## src/rtl/uart_pkg.sv

```systemverilog
// Shared UART definitions: transmitter FSM states and 8N1 frame constants.
package uart_pkg;
  typedef enum logic [1:0] {IDLE, START, DATA, STOP} tx_state_e;

  localparam int   DATA_BITS = 8;
  localparam int   STOP_BITS = 1;
  localparam logic LINE_IDLE = 1'b1;
endpackage

```

## src/rtl/sync_fifo.sv

```systemverilog
// Single-clock FIFO with occupancy count; full/empty come from the count.
module sync_fifo #(
  parameter int WIDTH = 8,
  parameter int DEPTH = 8
) (
  input  logic                     clk,
  input  logic                     reset,
  input  logic                     push,
  input  logic [WIDTH-1:0]         wdata,
  input  logic                     pop,
  output logic [WIDTH-1:0]         rdata,
  output logic                     full,
  output logic                     empty,
  output logic [$clog2(DEPTH):0]   count
);
  localparam int AW = $clog2(DEPTH);
  localparam int CW = AW + 1;

  logic [WIDTH-1:0] mem_q [DEPTH];
  logic [AW-1:0]    wptr_q, rptr_q;
  logic [CW-1:0]    count_q, count_d;
  logic             do_push, do_pop;

  assign full    = (count_q == CW'(DEPTH));
  assign empty   = (count_q == '0);
  assign do_push = push & ~full;
  assign do_pop  = pop & ~empty;
  assign rdata   = mem_q[rptr_q];
  assign count   = count_q;

  always_comb begin
    count_d = count_q;
    case ({do_push, do_pop})
      2'b10:   count_d = count_q + 1'b1;
      2'b01:   count_d = count_q - 1'b1;
      default: count_d = count_q;
    endcase
  end

  // Pointers wrap naturally because DEPTH is a power of two.
  always_ff @(posedge clk) begin
    if (!reset) begin
      wptr_q  <= '0;
      rptr_q  <= '0;
      count_q <= '0;
    end else begin
      if (do_push) wptr_q <= wptr_q + 1'b1;
      if (do_pop)  rptr_q <= rptr_q + 1'b1;
      count_q <= count_d;
    end
  end

  always_ff @(posedge clk) begin
    if (do_push) mem_q[wptr_q] <= wdata;
  end
endmodule

```

## src/rtl/uart_tx_buffered.sv

```systemverilog
// Buffered 8N1 UART transmitter: FIFO in front of a start/data/stop serialiser.
module uart_tx_buffered
  import uart_pkg::*;
#(
  parameter int CLK_DIV    = 5208,
  parameter int FIFO_DEPTH = 8
) (
  input  logic                          clk,
  input  logic                          reset,
  input  logic [7:0]                    TX_DATA,
  input  logic                          TX_EN,
  output logic                          TX_READY,
  output logic                          TX_STATUS,
  output logic [$clog2(FIFO_DEPTH):0]   TX_COUNT,
  output logic                          OVERFLOW,
  output logic                          UART_TXD
);
  localparam int            TW       = $clog2(CLK_DIV);
  localparam int            BW       = $clog2(DATA_BITS);
  localparam logic [TW-1:0] BIT_LAST = TW'(CLK_DIV - 1);

  tx_state_e              state_q, state_d;
  logic [TW-1:0]          timer_q, timer_d;
  logic [BW-1:0]          bidx_q, bidx_d;
  logic [DATA_BITS-1:0]   shift_q, shift_d;
  logic                   txd_q, txd_d;
  logic                   ovf_q;
  logic                   pop, full, empty, expire;
  logic [DATA_BITS-1:0]   head;

  sync_fifo #(.WIDTH(DATA_BITS), .DEPTH(FIFO_DEPTH)) u_fifo (
    .clk   (clk),
    .reset (reset),
    .push  (TX_EN & reset),
    .wdata (TX_DATA),
    .pop   (pop),
    .rdata (head),
    .full  (full),
    .empty (empty),
    .count (TX_COUNT)
  );

  assign expire    = (timer_q == '0);
  assign TX_READY  = ~full;
  assign TX_STATUS = (state_q == IDLE) & empty;
  assign OVERFLOW  = ovf_q;
  assign UART_TXD  = txd_q;

  always_comb begin
    state_d = state_q;
    timer_d = timer_q;
    bidx_d  = bidx_q;
    shift_d = shift_q;
    pop     = 1'b0;
    case (state_q)
      IDLE: begin
        timer_d = '0;
        bidx_d  = '0;
        if (!empty) begin
          state_d = START;
          pop     = 1'b1;
          shift_d = head;
          timer_d = BIT_LAST;
        end
      end
      START: begin
        if (expire) begin
          state_d = DATA;
          timer_d = BIT_LAST;
        end else timer_d = timer_q - 1'b1;
      end
      DATA: begin
        if (expire) begin
          timer_d = BIT_LAST;
          shift_d = shift_q >> 1;
          if (bidx_q == BW'(DATA_BITS - 1)) begin
            state_d = STOP;
            bidx_d  = '0;
          end else bidx_d = bidx_q + 1'b1;
        end else timer_d = timer_q - 1'b1;
      end
      STOP: begin
        // Chaining straight into START keeps back-to-back frames gap-free.
        if (expire) begin
          if (!empty) begin
            state_d = START;
            pop     = 1'b1;
            shift_d = head;
            timer_d = BIT_LAST;
          end else begin
            state_d = IDLE;
            timer_d = '0;
          end
        end else timer_d = timer_q - 1'b1;
      end
      default: state_d = IDLE;
    endcase
  end

  // The line follows the state one cycle late, so each bit still lasts CLK_DIV cycles.
  always_comb begin
    txd_d = LINE_IDLE;
    case (state_q)
      START:   txd_d = 1'b0;
      DATA:    txd_d = shift_q[0];
      default: txd_d = LINE_IDLE;
    endcase
  end

  always_ff @(posedge clk) begin
    if (!reset) begin
      state_q <= IDLE;
      timer_q <= '0;
      bidx_q  <= '0;
      shift_q <= '0;
      txd_q   <= LINE_IDLE;
      ovf_q   <= 1'b0;
    end else begin
      state_q <= state_d;
      timer_q <= timer_d;
      bidx_q  <= bidx_d;
      shift_q <= shift_d;
      txd_q   <= txd_d;
      if (TX_EN && full) ovf_q <= 1'b1;
    end
  end
endmodule
```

----------------------------------------

- TASK ITEM:
Go through the records and copy all of them exactly.

- YOUR SOLUTION:
## src/rtl/uart_pkg.sv

```systemverilog
// Shared UART definitions: transmitter FSM states and 8N1 frame constants.
package uart_pkg;
  typedef enum logic [1:0] {IDLE, START, DATA, STOP} tx_state_e;

  localparam int   DATA_BITS = 8;
  localparam int   STOP_BITS = 1;
  localparam logic LINE_IDLE = 1'b1;
endpackage

```

## src/rtl/sync_fifo.sv

```systemverilog
// Single-clock FIFO with occupancy count; full/empty come from the count.
module sync_fifo #(
  parameter int WIDTH = 8,
  parameter int DEPTH = 8
) (
  input  logic                     clk,
  input  logic                     reset,
  input  logic                     push,
  input  logic [WIDTH-1:0]         wdata,
  input  logic                     pop,
  output logic [WIDTH-1:0]         rdata,
  output logic                     full,
  output logic                     empty,
  output logic [$clog2(DEPTH):0]   count
);
  localparam int AW = $clog2(DEPTH);
  localparam int CW = AW + 1;

  logic [WIDTH-1:0] mem_q [DEPTH];
  logic [AW-1:0]    wptr_q, rptr_q;
  logic [CW-1:0]    count_q, count_d;
  logic             do_push, do_pop;

  assign full    = (count_q == CW'(DEPTH));
  assign empty   = (count_q == '0);
  assign do_push = push & ~full;
  assign do_pop  = pop & ~empty;
  assign rdata   = mem_q[rptr_q];
  assign count   = count_q;

  always_comb begin
    count_d = count_q;
    case ({do_push, do_pop})
      2'b10:   count_d = count_q + 1'b1;
      2'b01:   count_d = count_q - 1'b1;
      default: count_d = count_q;
    endcase
  end

  // Pointers wrap naturally because DEPTH is a power of two.
  always_ff @(posedge clk) begin
    if (!reset) begin
      wptr_q  <= '0;
      rptr_q  <= '0;
      count_q <= '0;
    end else begin
      if (do_push) wptr_q <= wptr_q + 1'b1;
      if (do_pop)  rptr_q <= rptr_q + 1'b1;
      count_q <= count_d;
    end
  end

  always_ff @(posedge clk) begin
    if (do_push) mem_q[wptr_q] <= wdata;
  end
endmodule

```

## src/rtl/uart_tx_buffered.sv

```systemverilog
// Buffered 8N1 UART transmitter: FIFO in front of a start/data/stop serialiser.
module uart_tx_buffered
  import uart_pkg::*;
#(
  parameter int CLK_DIV    = 5208,
  parameter int FIFO_DEPTH = 8
) (
  input  logic                          clk,
  input  logic                          reset,
  input  logic [7:0]                    TX_DATA,
  input  logic                          TX_EN,
  output logic                          TX_READY,
  output logic                          TX_STATUS,
  output logic [$clog2(FIFO_DEPTH):0]   TX_COUNT,
  output logic                          OVERFLOW,
  output logic                          UART_TXD
);
  localparam int            TW       = $clog2(CLK_DIV);
  localparam int            BW       = $clog2(DATA_BITS);
  localparam logic [TW-1:0] BIT_LAST = TW'(CLK_DIV - 1);

  tx_state_e              state_q, state_d;
  logic [TW-1:0]          timer_q, timer_d;
  logic [BW-1:0]          bidx_q, bidx_d;
  logic [DATA_BITS-1:0]   shift_q, shift_d;
  logic                   txd_q, txd_d;
  logic                   ovf_q;
  logic                   pop, full, empty, expire;
  logic [DATA_BITS-1:0]   head;

  sync_fifo #(.WIDTH(DATA_BITS), .DEPTH(FIFO_DEPTH)) u_fifo (
    .clk   (clk),
    .reset (reset),
    .push  (TX_EN & reset),
    .wdata (TX_DATA),
    .pop   (pop),
    .rdata (head),
    .full  (full),
    .empty (empty),
    .count (TX_COUNT)
  );

  assign expire    = (timer_q == '0);
  assign TX_READY  = ~full;
  assign TX_STATUS = (state_q == IDLE) & empty;
  assign OVERFLOW  = ovf_q;
  assign UART_TXD  = txd_q;

  always_comb begin
    state_d = state_q;
    timer_d = timer_q;
    bidx_d  = bidx_q;
    shift_d = shift_q;
    pop     = 1'b0;
    case (state_q)
      IDLE: begin
        timer_d = '0;
        bidx_d  = '0;
        if (!empty) begin
          state_d = START;
          pop     = 1'b1;
          shift_d = head;
          timer_d = BIT_LAST;
        end
      end
      START: begin
        if (expire) begin
          state_d = DATA;
          timer_d = BIT_LAST;
        end else timer_d = timer_q - 1'b1;
      end
      DATA: begin
        if (expire) begin
          timer_d = BIT_LAST;
          shift_d = shift_q >> 1;
          if (bidx_q == BW'(DATA_BITS - 1)) begin
            state_d = STOP;
            bidx_d  = '0;
          end else bidx_d = bidx_q + 1'b1;
        end else timer_d = timer_q - 1'b1;
      end
      STOP: begin
        // Chaining straight into START keeps back-to-back frames gap-free.
        if (expire) begin
          if (!empty) begin
            state_d = START;
            pop     = 1'b1;
            shift_d = head;
            timer_d = BIT_LAST;
          end else begin
            state_d = IDLE;
            timer_d = '0;
          end
        end else timer_d = timer_q - 1'b1;
      end
      default: state_d = IDLE;
    endcase
  end

  // The line follows the state one cycle late, so each bit still lasts CLK_DIV cycles.
  always_comb begin
    txd_d = LINE_IDLE;
    case (state_q)
      START:   txd_d = 1'b0;
      DATA:    txd_d = shift_q[0];
      default: txd_d = LINE_IDLE;
    endcase
  end

  always_ff @(posedge clk) begin
    if (!reset) begin
      state_q <= IDLE;
      timer_q <= '0;
      bidx_q  <= '0;
      shift_q <= '0;
      txd_q   <= LINE_IDLE;
      ovf_q   <= 1'b0;
    end else begin
      state_q <= state_d;
      timer_q <= timer_d;
      bidx_q  <= bidx_d;
      shift_q <= shift_d;
      txd_q   <= txd_d;
      if (TX_EN && full) ovf_q <= 1'b1;
    end
  end
endmodule
```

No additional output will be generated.